Otro de los fervores de Báñez debe de ser, según todos los indicios, su natural habilidad para filtrar a un medio de comunicación, al menos, el ERE del PSOE, que incluye todo género de datos, secretos por razones que son obvias. Amiga de los milagros, como las niñas portuguesas Lucía y sus primos Francisco y Jacinta -a quienes se les apareció la Virgen, en Fátima, el 13 de mayo de 1917-, la ministra de Empleo ya lanzó recientemente su aportación personal para acabar con la crisis.

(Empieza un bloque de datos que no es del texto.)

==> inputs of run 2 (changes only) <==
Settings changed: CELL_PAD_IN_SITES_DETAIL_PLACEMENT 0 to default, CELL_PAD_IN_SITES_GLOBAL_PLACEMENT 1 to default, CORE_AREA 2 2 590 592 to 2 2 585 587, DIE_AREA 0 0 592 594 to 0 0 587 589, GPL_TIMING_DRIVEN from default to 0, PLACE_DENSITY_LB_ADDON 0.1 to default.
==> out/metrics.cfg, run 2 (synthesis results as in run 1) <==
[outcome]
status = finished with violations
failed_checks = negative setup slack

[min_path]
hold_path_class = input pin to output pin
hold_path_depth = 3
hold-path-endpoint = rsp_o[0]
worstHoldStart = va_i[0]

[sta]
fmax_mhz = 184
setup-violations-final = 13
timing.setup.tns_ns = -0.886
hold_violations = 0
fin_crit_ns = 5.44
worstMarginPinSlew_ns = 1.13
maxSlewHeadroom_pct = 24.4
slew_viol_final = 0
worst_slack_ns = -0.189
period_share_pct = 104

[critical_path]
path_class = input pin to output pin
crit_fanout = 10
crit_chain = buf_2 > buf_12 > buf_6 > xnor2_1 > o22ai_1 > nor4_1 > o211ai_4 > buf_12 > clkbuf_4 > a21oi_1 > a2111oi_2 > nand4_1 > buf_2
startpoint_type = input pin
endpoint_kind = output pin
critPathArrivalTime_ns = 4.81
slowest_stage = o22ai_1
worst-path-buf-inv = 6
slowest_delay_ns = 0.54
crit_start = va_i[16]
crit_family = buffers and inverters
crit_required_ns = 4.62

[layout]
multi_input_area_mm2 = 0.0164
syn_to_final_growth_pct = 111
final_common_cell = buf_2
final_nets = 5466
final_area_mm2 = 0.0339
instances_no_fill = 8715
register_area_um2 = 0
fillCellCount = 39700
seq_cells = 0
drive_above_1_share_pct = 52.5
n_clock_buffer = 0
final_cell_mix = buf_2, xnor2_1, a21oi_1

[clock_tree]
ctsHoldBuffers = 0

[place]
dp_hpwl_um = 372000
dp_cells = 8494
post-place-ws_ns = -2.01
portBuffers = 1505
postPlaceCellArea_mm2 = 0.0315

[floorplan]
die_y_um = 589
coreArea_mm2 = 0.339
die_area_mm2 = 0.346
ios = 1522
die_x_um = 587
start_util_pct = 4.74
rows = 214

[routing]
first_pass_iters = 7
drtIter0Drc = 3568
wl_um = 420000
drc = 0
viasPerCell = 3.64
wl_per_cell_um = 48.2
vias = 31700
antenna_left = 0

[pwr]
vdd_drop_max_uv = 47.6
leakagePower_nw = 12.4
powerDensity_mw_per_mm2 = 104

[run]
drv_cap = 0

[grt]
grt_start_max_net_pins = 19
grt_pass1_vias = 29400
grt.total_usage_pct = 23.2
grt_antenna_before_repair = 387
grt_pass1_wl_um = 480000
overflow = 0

No en vano España es católica…
Báñez cree que, tal como están las cosas -cada vez peor, sin duda alguna-, no estaría nada mal que rezáramos a la Virgen María, y sobre todo a través de la Virgen de Fátima o la de Lourdes. O, mejor dicho, a través de la Virgen del Rocío. En este aspecto milagrero, la ministra coincidió plenamente con la alcaldesa de Madrid, Ana Botella, en la conveniencia de pedir al cielo que se apiade de nosotros. No en vano España es católica, por mucho que ello moleste a los agnósticos, ateos y socialistas en general, incluyendo a los de IU y otros especimenes raros como masones y peligrosos relativistas.
Fatimagate
Sucede, no obstante, don Mariano, que los milagritos de Báñez respecto al ERE socialista provocan una enorme desconfianza no sólo en el PSOE, sino en otros sectores como empresas, entidades diversas, bancos y sindicatos. Si doña Fátima se dedica a estos juegos escabrosos -más propios del Watergate de Nixon (1972-75) que de un partido responsable como debería ser el PP-, no le ha de asombrar que, en ELPLURAL.COM, nuestro compañero Francisco Medina haya bautizado la filtración aludida con el nombre de Fatimagate.
Nixon y el Watergate
O sea, Sr. Rajoy, que Vd. tendría que haber destituido ya a la ministra de la filtración prohibida. El comportamiento de Báñez, de confirmarse y todo apunta que así será, no es compatible con el de una ministra del Gobierno de España. De momento, ha desaparecido del escenario y procura no hablar esperando que pase la tormenta. Pero Rajoy la ampara. Y se equivoca. Antes o después sabremos la verdad de la historia. Cuando la opinión pública americana conoció el Watergate, Nixon se vio obligado a dimitir. No lo olvide, Sr. Rajoy.